> Work order
Once you reach the line containing "action,4_1_cts,5_1_grt", reproduce it and every later line exactly, through the end of the data.
=-=-=
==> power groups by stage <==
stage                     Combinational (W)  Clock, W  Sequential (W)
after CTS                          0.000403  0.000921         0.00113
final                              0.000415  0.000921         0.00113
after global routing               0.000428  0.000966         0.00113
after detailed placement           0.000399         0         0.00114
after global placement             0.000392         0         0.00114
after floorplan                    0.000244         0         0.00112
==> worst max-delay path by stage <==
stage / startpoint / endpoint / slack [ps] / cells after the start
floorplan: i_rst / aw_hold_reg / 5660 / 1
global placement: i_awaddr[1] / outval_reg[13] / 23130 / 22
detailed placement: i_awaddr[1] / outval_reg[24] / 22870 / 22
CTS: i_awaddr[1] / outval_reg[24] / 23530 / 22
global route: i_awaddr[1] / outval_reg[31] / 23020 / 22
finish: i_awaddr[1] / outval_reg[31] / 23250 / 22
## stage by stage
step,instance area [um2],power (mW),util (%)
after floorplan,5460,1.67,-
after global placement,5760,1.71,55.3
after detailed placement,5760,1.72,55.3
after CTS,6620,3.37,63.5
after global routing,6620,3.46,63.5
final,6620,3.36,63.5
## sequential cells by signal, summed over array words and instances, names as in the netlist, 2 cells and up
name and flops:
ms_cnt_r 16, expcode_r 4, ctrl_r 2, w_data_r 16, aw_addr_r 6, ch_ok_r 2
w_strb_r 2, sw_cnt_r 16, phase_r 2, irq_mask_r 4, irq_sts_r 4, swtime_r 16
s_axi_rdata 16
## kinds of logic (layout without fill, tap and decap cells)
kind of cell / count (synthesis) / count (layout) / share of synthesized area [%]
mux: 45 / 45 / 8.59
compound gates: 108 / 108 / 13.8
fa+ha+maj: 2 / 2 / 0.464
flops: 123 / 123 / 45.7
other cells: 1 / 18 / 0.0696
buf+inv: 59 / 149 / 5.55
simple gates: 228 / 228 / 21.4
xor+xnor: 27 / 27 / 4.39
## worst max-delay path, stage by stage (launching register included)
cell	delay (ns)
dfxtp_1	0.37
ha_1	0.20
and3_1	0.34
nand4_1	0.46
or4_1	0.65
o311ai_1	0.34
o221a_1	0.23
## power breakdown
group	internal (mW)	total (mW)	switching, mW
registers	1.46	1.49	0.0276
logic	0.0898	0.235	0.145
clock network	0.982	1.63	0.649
File: src/design/tpg_pkg.sv
// Package: register map, field layout and constants of the pulse generator
package tpg_pkg;

  // --------------------------------------------------------------
  // Register map
  // --------------------------------------------------------------
  localparam logic [11:0] ADDR_CTRL = 12'hF90;
  localparam logic [11:0] ADDR_MODULO_HIGH_REG = 12'hF94;
  localparam logic [11:0] ADDR_MODULO_LOW_REG = 12'hF96;

  // --------------------------------------------------------------
  // Reset values and masks
  // --------------------------------------------------------------
  localparam logic [7:0] CTRL_RST = 8'h00;
  localparam logic [7:0] MODULO_HIGH_REG_RST = 8'h00;
  localparam logic [7:0] MODULO_LOW_REG_RST = 8'h00;
  localparam logic [7:0] CTRL_WMASK = 8'hBB; // Bits 2 and 6 stay zero
  localparam logic [7:0] MODULO_LOW_REG_RMASK = 8'hFC; // Low two bits read zero

  // --------------------------------------------------------------
  // Field positions
  // --------------------------------------------------------------
  localparam int BIT_RELOAD = 3;
  localparam int PRE_SEL_LSB = 2;
  localparam int PRE_SEL_N = 5;
  localparam int MODULO_LOW_REG_FINE_LSB = 2;

  // --------------------------------------------------------------
  // Modes and timing
  // --------------------------------------------------------------
  localparam logic MODE_PWM = 1'b0;
  localparam logic MODE_TIMER = 1'b1;
  localparam logic [7:0] PRE_MAX = 8'hFF; // Divide by 256 terminal
  localparam int LATCH_W = 14;
  localparam int PWM_CNT_W = 15;        // Sub period of 2^15 clocks
  localparam int PWM_FRAME_LSB = 10;    // Fundamental period 2^10 clocks
  localparam int PWM_COARSE_W = 9;
  localparam int PWM_FINE_W = 5;

  // Control register layout
  typedef struct packed {
    logic pin_en;
    logic unused6;
    logic src;
    logic static_lvl;
    logic reload;
    logic zero2;
    logic run;
    logic mode;
  } tpg_ctrl_t;

endpackage

File: src/design/tpg_pwm.sv
// PWM core: 14-bit low-width waveform and fixed-interval event
`timescale 1ns/1ns
module tpg_pwm
(
  input wire logic clk,
  input wire logic reset_n,
  input wire logic en,
  input wire logic [tpg_pkg::LATCH_W-1:0] latch,
  output logic pwm_o,
  output logic period_o
);

  logic [tpg_pkg::PWM_CNT_W-1:0] cnt_r;
  logic [tpg_pkg::PWM_COARSE_W-1:0] coarse_r;
  logic extra_r;
  logic frame_start;
  logic [tpg_pkg::PWM_COARSE_W-1:0] pos;
  logic [tpg_pkg::PWM_FINE_W-1:0] frame;
  logic [tpg_pkg::PWM_COARSE_W:0] low_w;
  logic low;
  logic wrap;

  // --------------------------------------------------------------
  // Phase decode: half-rate step inside each fundamental frame
  // --------------------------------------------------------------
  assign pos = cnt_r[tpg_pkg::PWM_FRAME_LSB-1:1];
  assign frame = cnt_r[tpg_pkg::PWM_CNT_W-1:tpg_pkg::PWM_FRAME_LSB];
  assign frame_start = (cnt_r[tpg_pkg::PWM_FRAME_LSB-1:0] == '0);
  assign wrap = (cnt_r == '1);
  // Frames below the fine value get one extra low step
  assign low_w = {1'b0, coarse_r} + {{tpg_pkg::PWM_COARSE_W{1'b0}}, extra_r};
  assign low = ({1'b0, pos} < low_w);

  // Latch is sampled once per frame so faster rewrites have no effect
  always_ff @(posedge clk)
  begin
    if (!reset_n || !en)
    begin
      cnt_r <= '0;
      coarse_r <= '0;
      extra_r <= 1'b0;
      pwm_o <= 1'b1;
      period_o <= 1'b0;
    end
    else
    begin
      cnt_r <= cnt_r + 1'b1;
      if (frame_start)
      begin
        coarse_r <= latch[tpg_pkg::LATCH_W-1:tpg_pkg::PWM_FINE_W];
        extra_r <= (frame < latch[tpg_pkg::PWM_FINE_W-1:0]);
      end
      pwm_o <= ~low;
      period_o <= wrap;
    end
  end
endmodule

File: src/design/tpg_top.sv
// Top: timer and pulse generator with control and modulo registers
//
// Summary of operation
// - Mode bit 0 selects PWM generation, 1 selects the interval timer.
// - Run bit 0 stops all counting; 1 lets the generator operate.
// - Reload bit 3 gates modulo copy to latch; writable alone.
// - Static bit sets the pin level when static output is chosen.
// - Source bit 0 routes static bit, 1 routes generated waveform.
// - Pin enable 0 floats the pin, 1 drives it.
// - Reset clears the control register: stopped, pin disabled.
// - Control register is 8 bits at F90H; bit 2 zero, bit 6 unused.
// - Timer mode is an 8-bit interval timer setting the event flag.
// - One-hot low modulo bits 2..6 pick divide 256 down to 16.
// - Timer interval is divisor times high modulo plus one clocks.
// - Square wave frequency is clock over twice divisor times N plus one.
// - Counting begins on the rising edge of the run bit.
// - PWM mode outputs a 14-bit resolution waveform.
// - PWM mode sets the event flag every 2^15 clocks.
// - Latch is high modulo over low modulo upper six bits.
// - PWM is active low, low width is latch over 2^14.
`timescale 1ns/1ns
module tpg_top
(
  input wire logic CLK,
  input wire logic RESET_N,
  input wire logic [11:0] ADDR,
  input wire logic WR_EN,
  input wire logic [7:0] WDATA,
  input wire logic BIT_WR,
  input wire logic BIT_DATA,
  input wire logic RD_EN,
  output logic [7:0] RDATA,
  input wire logic IRQ_CLR,
  output logic IRQ_FLAG,
  output logic PULSE_OUT,
  output logic PULSE_OE
);

  tpg_pkg::tpg_ctrl_t ctrl_r;
  logic [7:0] ctrl_nxt;
  logic [7:0] modulo_high_reg_r;
  logic [7:0] modulo_low_reg_r;
  logic [tpg_pkg::LATCH_W-1:0] latch_r;
  logic [7:0] pre_r;
  logic [7:0] cnt_r;
  logic sq_r;
  logic [7:0] pre_mask;
  logic [7:0] part_mask [tpg_pkg::PRE_SEL_N];
  logic sel_ctrl;
  logic sel_modulo_high_reg;
  logic sel_modulo_low_reg;
  logic timer_act;
  logic pwm_act;
  logic tick;
  logic match;
  logic pwm_lvl;
  logic pwm_evt;
  logic irq_set;
  logic gen_lvl;
  logic [7:0] rd_mux;

  // --------------------------------------------------------------
  // Address decode and control write data
  // --------------------------------------------------------------
  assign sel_ctrl = (ADDR == tpg_pkg::ADDR_CTRL);
  assign sel_modulo_high_reg = (ADDR == tpg_pkg::ADDR_MODULO_HIGH_REG);
  assign sel_modulo_low_reg = (ADDR == tpg_pkg::ADDR_MODULO_LOW_REG);

  // Byte write wins over a single-bit write of the reload bit
  always_comb
  begin
    ctrl_nxt = ctrl_r;
    if (WR_EN && sel_ctrl)
      ctrl_nxt = WDATA & tpg_pkg::CTRL_WMASK;
    else if (BIT_WR && sel_ctrl)
      ctrl_nxt[tpg_pkg::BIT_RELOAD] = BIT_DATA;
  end

  // Register storage
  always_ff @(posedge CLK)
  begin
    if (!RESET_N)
    begin
      ctrl_r <= tpg_pkg::CTRL_RST;
      modulo_high_reg_r <= tpg_pkg::MODULO_HIGH_REG_RST;
      modulo_low_reg_r <= tpg_pkg::MODULO_LOW_REG_RST;
    end
    else
    begin
      ctrl_r <= ctrl_nxt;
      if (WR_EN && sel_modulo_high_reg)
        modulo_high_reg_r <= WDATA;
      if (WR_EN && sel_modulo_low_reg)
        modulo_low_reg_r <= WDATA;
    end
  end

  // Reload: high modulo and upper six bits of low modulo copied into the latch when enabled
  always_ff @(posedge CLK)
  begin
    if (!RESET_N)
      latch_r <= '0;
    else if (ctrl_r.reload)
      latch_r <= {modulo_high_reg_r, modulo_low_reg_r[7:tpg_pkg::MODULO_LOW_REG_FINE_LSB]};
  end

  // --------------------------------------------------------------
  // Readback
  // --------------------------------------------------------------
  assign rd_mux = sel_ctrl ? ctrl_r :
                  sel_modulo_high_reg ? modulo_high_reg_r :
                  sel_modulo_low_reg ? (modulo_low_reg_r & tpg_pkg::MODULO_LOW_REG_RMASK) : 8'h00;

  always_ff @(posedge CLK)
  begin
    if (!RESET_N)
      RDATA <= 8'h00;
    else
      RDATA <= RD_EN ? rd_mux : 8'h00;
  end

  // --------------------------------------------------------------
  // Prescaler select: one mask per one-hot select bit
  // --------------------------------------------------------------
  genvar gi;
  generate
    for (gi = 0; gi < tpg_pkg::PRE_SEL_N; gi++)
    begin : g_pre
      assign part_mask[gi] =
        latch_r[tpg_pkg::PRE_SEL_LSB - tpg_pkg::MODULO_LOW_REG_FINE_LSB + gi] ?
        (tpg_pkg::PRE_MAX >> gi) : 8'h00;
    end
  endgenerate

  assign pre_mask = part_mask[0] | part_mask[1] | part_mask[2] |
                    part_mask[3] | part_mask[4];

  // --------------------------------------------------------------
  // Interval timer
  // --------------------------------------------------------------
  assign timer_act = ctrl_r.run &&
    (ctrl_r.mode == tpg_pkg::MODE_TIMER);
  assign pwm_act = ctrl_r.run &&
    (ctrl_r.mode == tpg_pkg::MODE_PWM);
  assign tick = timer_act && ((pre_r & pre_mask) == pre_mask);
  // Compare against the high modulo half of the latch
  assign match = tick &&
    (cnt_r == latch_r[tpg_pkg::LATCH_W-1:tpg_pkg::LATCH_W-8]);

  // Counters sit at zero while stopped, so a run rising edge starts fresh
  always_ff @(posedge CLK)
  begin
    if (!RESET_N || !timer_act)
    begin
      pre_r <= 8'h00;
      cnt_r <= 8'h00;
      sq_r <= 1'b0;
    end
    else
    begin
      pre_r <= tick ? 8'h00 : pre_r + 8'h01;
      if (match)
        cnt_r <= 8'h00;
      else if (tick)
        cnt_r <= cnt_r + 8'h01;
      if (match)
        sq_r <= ~sq_r;
    end
  end

  // --------------------------------------------------------------
  // PWM core
  // --------------------------------------------------------------
  tpg_pwm u_pwm
  (
    .clk(CLK),
    .reset_n(RESET_N),
    .en(pwm_act),
    .latch(latch_r),
    .pwm_o(pwm_lvl),
    .period_o(pwm_evt)
  );

  // --------------------------------------------------------------
  // Event flag and output pin
  // --------------------------------------------------------------
  assign irq_set = match || pwm_evt;
  assign gen_lvl = ctrl_r.mode ? sq_r : pwm_lvl;

  // Set beats clear in the same cycle
  always_ff @(posedge CLK)
  begin
    if (!RESET_N)
      IRQ_FLAG <= 1'b0;
    else if (irq_set)
      IRQ_FLAG <= 1'b1;
    else if (IRQ_CLR)
      IRQ_FLAG <= 1'b0;
  end

  // Pin level and drive enable
  always_ff @(posedge CLK)
  begin
    if (!RESET_N)
    begin
      PULSE_OUT <= 1'b0;
      PULSE_OE <= 1'b0;
    end
    else
    begin
      PULSE_OUT <= ctrl_r.src ? gen_lvl : ctrl_r.static_lvl;
      PULSE_OE <= ctrl_r.pin_en;
    end
  end
endmodule

File: config.mk
export PLATFORM = sky130hd
export DESIGN_NAME = tpg_top
export DESIGN_NICKNAME = d
export VERILOG_FILES = /design/src/design/tpg_pkg.sv /design/src/design/tpg_pwm.sv /design/src/design/tpg_top.sv
export SDC_FILE = /design/constraint.sdc
export NUM_CORES = 1
export LEC_CHECK = 0
export BUFFER_PORTS_ARGS = -buffer_cell sky130_fd_sc_hd__buf_2
export CORE_MARGIN = 3
export CORE_UTILIZATION = 40
export DETAILED_ROUTE_END_ITERATION = 10
export SLEW_MARGIN = 40
export SYNTH_ARGS = -nofsm -noshare
export SYNTH_HDL_FRONTEND = slang
export SYNTH_SLANG_ARGS = --single-unit
File: constraint.sdc
create_clock -name CLK -period 2.6 [get_ports CLK]
set_clock_uncertainty 0.15 [all_clocks]
set_input_delay 0 -clock CLK [delete_from_list [all_inputs] [get_ports CLK]]
set_output_delay 0 -clock CLK [all_outputs]
set_load 0.1 [all_outputs]
After elaboration in Yosys (flattened, before gate mapping)
Cells that the tools add are included.
Cells by class
  multiplexer cells: 14
  $add $sub $neg: 4
  $lt $le $gt $ge: 2
  bitwise gates (word level): 9
  equality and inequality tests: 6
  reduce and logical (&&, ||, !) cells: 21
Operators with widths (number)
  $eq 12x12->1 const B: 3
  $mux 8: 4
  $add 8x1->8 const B: 2
  $eq 8x8->1: 2
  $add 15x1->15 const B: 1
  $eq 15x15->1 const B: 1
  $add 9x1->10: 1
  $logic_not 10->1: 1
  $lt 9x10->1: 1
  $and 8x8->8: 1
  $logic_and 1x1->1: 8
  $or 8x4->8: 1
  $or 8x5->8: 1
  $or 8x6->8: 1
  $or 8x7->8: 1
  $mux 7: 1
  $mux 1: 6
  $mux 6: 1
  $reduce_or 2->1: 3
  $lt 5x5->1: 1
  $mux 5: 1
  $mux 4: 1
  $not 1->1: 4
  $reduce_bool 2->1: 2
  other kinds (3): 7
Storage, ports and cells
  input bits: 27
  flip-flop bits (word level): 91

Depth between registers and ports, before layout
Gate-level depths: netlist (run 1).
  depth after elaboration: 11
  mapped depth: 9

Hierarchy
A second synthesis (run 1) with hierarchy kept.
Second synthesis, totals
  cells, all modules: 458
  area total of the unflattened synthesis: 4161.5 sq um
By module, submodules not included
  tpg_top: cells each 286, area an instance 2656.3 sq um, sequential area each 1241.2 sq um, instances 1
  tpg_pwm: cells each 172, area an instance 1505.2 sq um, sequential area each 540.5 sq um, instances 1

Least setup slack after synthesis (run 1)
OpenSTA, ideal clock, no wires.
  path type: register to register
  start: reg u_pwm.extra_r
  end: reg u_pwm.pwm_o
  data arrival time: 1674 ps
  clock period less this slack: 1953 ps
  path slack: 647 ps
  buffers on the path: 0
  stages on the path, launching flop included: 10
  required time: 2321 ps
  cell sequence: dfxtp_1 -> ha_1 -> ha_1 -> nand3_1 -> xor2_1 -> ha_1 -> a21oi_1 -> o21ai_0 -> a21oi_1 -> o211ai_1
Between the ends
  word-level cells in the longest chain between the ends: 3
Ends and longest elaborated chain
  start, declared: line tpg_pwm.sv:15  | logic extra_r;
  start signal, assigned: line tpg_pwm.sv:51  | extra_r <= (frame < latch[tpg_pkg::PWM_FINE_W-1:0]);
  $add 9x1->10: line tpg_pwm.sv:31  | assign low_w = {1'b0, coarse_r} + {{tpg_pkg::PWM_COARSE_W{1'b0}}, extra_r};
  $lt 9x10->1: line tpg_pwm.sv:32  | assign low = ({1'b0, pos} < low_w);
  $not 1->1: line tpg_pwm.sv:53  | pwm_o <= ~low;
  end signal, assigned: line tpg_pwm.sv:53
  end, declared: line tpg_pwm.sv:9  | output logic pwm_o,
Every way passes these cells.
A chain may end at the register's enable or synchronous reset.

Final worst setup path (run 1)
  start: in WR_EN
  end: reg ctrl_r[3] (netlist name)
Between the ends
  word-level cells in the longest chain between the ends: 2
  elaborated cells on any way between the ends: 3
  those cells by class: 1 x mux; 2 x reduce/logical
Ends and longest elaborated chain
  start, declared: line tpg_top.sv:27  | input wire logic WR_EN,
  $logic_and 1x1->1 *: line tpg_top.sv:73  | if (WR_EN && sel_ctrl)
  $mux 1 / $reduce_bool 2->1 (equally long branches)
  end signal, assigned: line tpg_top.sv:84  | ctrl_r <= tpg_pkg::CTRL_RST;
  end signal, assigned: line tpg_top.sv:90  | ctrl_r <= ctrl_nxt;
  end, declared: line tpg_top.sv:39  | tpg_pkg::tpg_ctrl_t ctrl_r;
Every way passes the cells marked *; elsewhere a longest branch is shown, timed or not.

==> impl_results.md, run 1 <==
- Worst setup SP type: primary input
- DIE WIDTH: 108 µm
- Share of the synthesized area in the top cell type: 42.8%
- Tot GR Track Use: 16.5%
- Setup ws final: 0.210 ns
- Setup violations, final: 0
- Fin area: 4800 µm²
- Reg2reg end: u_pwm.pwm_o$_SDFF_PP1_
- Post-Syn Nets: between 500 and 600
- Power per standard cell area: approximately 480 nW/µm²
- Share of post-route cells with drive strength above 1: between 10% and 20%
- Worst-Margin Slew: 0.570 ns
- Post-Synthesis Cells: ~460
- Switching power: ~0.00056 W
- Boundary pin count: 38
- Top cells by area, synth: dfxtp_1 43%, mux2i_1 9.1%, ha_1 5.4%, nor2_1 4.9%, xor2_1 4.4%
- Vias in the first global route: between 3000 and 4000
- Antenna violations before repair: 0
- GPL Wtd Cong: around 0.81
- Area delta synth->final: 15.4%
- Int Pwr: 0.00176 W
- Slew HR: 61.7%
- Max stage delay cell, worst path: dlygate4sd3_1
- Fillers: around 960
- H-tree Lvls: 3
- Number of synthesized flops with an enable pin: 0
- Postcts setup bufs: 0
- Wirelength per Cell: roughly 14 µm
- Syn Area/Cell: about 9 µm²
- Worst hold margin: approximately 0.018 ns
- Clock sinks: between 80 and 90
- ANT nets after route: 0
- Leak: 1.73 nW
- CP dominant cell by count: dlygate4sd3_1
- Clock Pin Slew Worst Setup and Hold Paths: roughly 0.10 ns
- Fin nets: about 550
- Worst setup EP type: flop
- F_max: around 0.42 GHz
- Chip height: about 110 µm
- CP startpoint: WR_EN
- Worst reg-to-reg setup slack: between 0.4 and 0.5 ns
- Max Root-Sink Buffers: 2
- Fin. Hold Viols: 0
- CTS tree: done
- Setup TNS: 0 ns
- Switch share: about 24%
- Clk Latency, worst-skew pair: roughly 0.37 ns
- Peak supply drop: around 0.38 mV
- Sequential cell area fraction in the yosys report: between 40% and 50%
- CP bufs+invs: 5
- Mapped Area: 4160 µm²
- Worst endpoint required time: between 2 and 3 ns
- Max incr delay on CP: ~0.56 ns
- Synth warn: 0
- Root Buffer: clkbuf_8
- Max-slew violations: 0
- WL final: around 9 mm
- Die area: about 12000 µm²
- Area after DPL: 4460 µm²
- HPWL Detailed: 6.62 mm
- Synth cell types: a little under 50
- Max-cap violation count: 0
- Initial DRC Count: between 100 and 150
- Number of diodes: 0
- Status: complete, no violations
- Critical Path Sink: ctrl_r[3]$_SDFFE_PN0P_
- Pre-CTS WS: roughly 0.35 ns
- DR vias: 3253
- CP Class: in2reg
- RSZ-0062 raised after global routing: false
- Remaining Overflow, GRT: 0
- Largest net degree at the start of global routing: 25
- HP Class: in2reg
- DRT Pass-1 Iters: 5
- Drc violations: 0
- Crit-path cells: dlygate4sd3_1, buf_2, clkinvlp_4, o22a_1, dlygate4sd3_1, o41ai_1, nor2_1, dlygate4sd3_1
- # rows: 36
- Worst r2r src: u_pwm.coarse_r[2]$_SDFFE_PP0N_
- Worst-path fanout max: 5
- Ys async rst share: 0%
- Tcrit/Tclk final: 91.9%
- Cell taking the most area after synthesis: dfxtp_1
- Yosys reg bits: 89
- Register share of total power: 58.7%
- Initial Util: a little over two fifths
- Vias/cell: 5.03
- Final cell count without fillers: 647
- Clk pwr share: 37.9%
- Worst EP arrival: about 2.5 ns
- Num CTS Buffers: 9
- Comb pwr share: under 10%
- Reg2reg path depth: 9
- CORE AREA: 9950 µm²
- Min cycle time layout: between 2 and 2.5 ns
- Cell count along the critical path: 8
- First-pass GRT wire length: roughly 15 mm
- Placed cell count: a little over 600
- Top FF cell, synth: dfxtp_1
- Top Family by Delay on Critical Path: buffers and inverters
- PortBufs: 37
## state kept, by name (all words and copies together) (netlist names)
name	count
pre_r	8
modulo_high_reg_r	8
latch_r	14
u_pwm.extra_r	1
IRQ_FLAG	1
u_pwm.pwm_o	1
ctrl_r	6
modulo_low_reg_r	6
sq_r	1
PULSE_OE	1
u_pwm.cnt_r	15
u_pwm.period_o	1
RDATA	8
PULSE_OUT	1
cnt_r	8
u_pwm.coarse_r	9
## metal layers
| metal | global-route usage, % | routed length, µm |
|---|---|---|
| met1 | 21.6 | 4320 |
| met2 | 26.5 | 4290 |
| met3 | 4.48 | 283 |
| met4 | 5.59 | 121 |
| met5 | 0 | 0 |
## Yosys cell counts (all sizes together) (2+ instances only)
| cell | count |
|---|---|
| xnor2 | 12 |
| a32o | 2 |
| nand4 | 4 |
| o21ai | 20 |
| nor2b | 22 |
| nand2b | 2 |
| xor2 | 21 |
| ha | 18 |
| nand3 | 34 |
| and3 | 8 |
| inv | 15 |
| or2 | 4 |
| nor4 | 8 |
| a21o | 2 |
| a31oi | 4 |
| buf | 6 |
| mux2i | 38 |
| o22ai | 2 |
| clkbuf | 15 |
| dfxtp | 89 |
| o211a | 2 |
| and2 | 3 |
| nor3 | 8 |
| nor2 | 54 |
| nand2 | 35 |
| o2bb2ai | 2 |
| a21oi | 11 |
| or3 | 5 |
## cells in the final DEF, fill, tap and decap left out, types with 3 or more instances in the layout
cell           instances
ha_1                  18
buf_4                  5
dfxtp_1               89
or2_2                  4
inv_1                 14
and3_1                 8
xor2_1                21
nor2b_1               22
nor4_1                 6
or3_1                  3
nand4_1                4
buf_2                 37
dlygate4sd3_1         16
nor2_1                54
clkbuf_8               9
nand2_1               35
nor3_1                 7
o21ai_0               19
nand3_1               34
a21oi_1               11
and2_1                 3
mux2i_1               38
a31oi_1                4
xnor2_1               12
## power groups by stage
| stage | registers (W) | clock network, W | logic [W] |
|---|---|---|---|
| after floorplan | 0.00139 | 0 | 0.0000330 |
| after CTS | 0.00136 | 0.000904 | 0.0000782 |
| final | 0.00136 | 0.000878 | 0.0000794 |
| after global placement | 0.00139 | 0 | 0.0000597 |
| after detailed placement | 0.00139 | 0 | 0.0000603 |
| after global routing | 0.00136 | 0.000976 | 0.0000857 |
## logic make-up after synthesis
family                     Yosys count  share of synthesized area, %
adders and majority gates           18                          5.41
DFF                                 89                          42.8
and+or+nand+nor                    192                          23.6
buffers and inverters               36                          3.67
xor gates and xnor gates            33                          6.94
muxes                               38                          9.14
AOI/OAI and AO/OA                   55                          8.45
## metrics by stage
stage,util [%],power (W)
after global routing,48.3,0.00242
after global placement,44.8,0.00145
after floorplan,-,0.00143
final,48.3,0.00232
after CTS,48.2,0.00234
after detailed placement,44.8,0.00145
## area by class of cell
class / instances / area [µm²] / share of cell area (%)
clock inverters: 6 / 50.0 / 1.04
clock buffers: 10 / 128 / 2.66
multi-input cells: 336 / 2230 / 46.5
repair buffers: 58 / 383 / 7.97
inverters: 15 / 60.1 / 1.25
well taps: 133 / 166 / 3.46
flip-flops and latches: 89 / 1780 / 37.1
## worst min-delay path: stages
cell,delay (ns)
buf_2,0.23
mux2i_1,0.19
nor2_1,0.09
## how the worst min path moves through the flow
stage	start	endpoint	slack, ns	depth (start not counted)
after global placement	WDATA[6]	modulo_high_reg_r[6]$_SDFFE_PN0P_	0.08	3
after floorplan	WDATA[0]	ctrl_r[0]$_SDFFE_PN0P_	-0.02	2
final	ADDR[2]	RDATA[1]$_SDFF_PN0_	0.02	3
after detailed placement	WDATA[6]	modulo_high_reg_r[6]$_SDFFE_PN0P_	0.1	3
after CTS	ADDR[2]	RDATA[1]$_SDFF_PN0_	0.01	3
after global routing	ADDR[2]	RDATA[0]$_SDFF_PN0_	0.02	3
## repair_timing
action,4_1_cts,5_1_grt
hold endpoints to repair,34,0
setup endpoints to repair,0,1
hold buffers,16,0
gates resized for setup,0,1
(Power assumes the default switching activity.)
=-=-=
> Answer to this problem
action,4_1_cts,5_1_grt
hold endpoints to repair,34,0
setup endpoints to repair,0,1
hold buffers,16,0
gates resized for setup,0,1
(Power assumes the default switching activity.)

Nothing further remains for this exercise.